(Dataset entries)
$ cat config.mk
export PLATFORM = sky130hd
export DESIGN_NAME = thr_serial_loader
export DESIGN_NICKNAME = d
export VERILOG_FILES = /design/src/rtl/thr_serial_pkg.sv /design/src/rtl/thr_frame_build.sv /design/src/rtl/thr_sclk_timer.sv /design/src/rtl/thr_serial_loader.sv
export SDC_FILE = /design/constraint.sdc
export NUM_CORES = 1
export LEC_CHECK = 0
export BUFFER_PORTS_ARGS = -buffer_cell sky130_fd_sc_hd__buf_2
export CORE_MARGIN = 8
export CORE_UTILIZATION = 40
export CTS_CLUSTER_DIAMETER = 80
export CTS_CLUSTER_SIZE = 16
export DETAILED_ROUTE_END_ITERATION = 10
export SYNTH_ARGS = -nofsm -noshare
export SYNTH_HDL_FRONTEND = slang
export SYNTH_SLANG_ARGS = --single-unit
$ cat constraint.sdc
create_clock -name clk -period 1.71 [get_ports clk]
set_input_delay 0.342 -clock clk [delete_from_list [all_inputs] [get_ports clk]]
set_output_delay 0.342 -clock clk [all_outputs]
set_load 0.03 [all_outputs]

◆ Problem to solve ◆
Each of the records is to be written out again without alteration.

◆ Written reply ◆
$ cat config.mk
export PLATFORM = sky130hd
export DESIGN_NAME = thr_serial_loader
export DESIGN_NICKNAME = d
export VERILOG_FILES = /design/src/rtl/thr_serial_pkg.sv /design/src/rtl/thr_frame_build.sv /design/src/rtl/thr_sclk_timer.sv /design/src/rtl/thr_serial_loader.sv
export SDC_FILE = /design/constraint.sdc
export NUM_CORES = 1
export LEC_CHECK = 0
export BUFFER_PORTS_ARGS = -buffer_cell sky130_fd_sc_hd__buf_2
export CORE_MARGIN = 8
export CORE_UTILIZATION = 40
export CTS_CLUSTER_DIAMETER = 80
export CTS_CLUSTER_SIZE = 16
export DETAILED_ROUTE_END_ITERATION = 10
export SYNTH_ARGS = -nofsm -noshare
export SYNTH_HDL_FRONTEND = slang
export SYNTH_SLANG_ARGS = --single-unit
$ cat constraint.sdc
create_clock -name clk -period 1.71 [get_ports clk]
set_input_delay 0.342 -clock clk [delete_from_list [all_inputs] [get_ports clk]]
set_output_delay 0.342 -clock clk [all_outputs]
set_load 0.03 [all_outputs]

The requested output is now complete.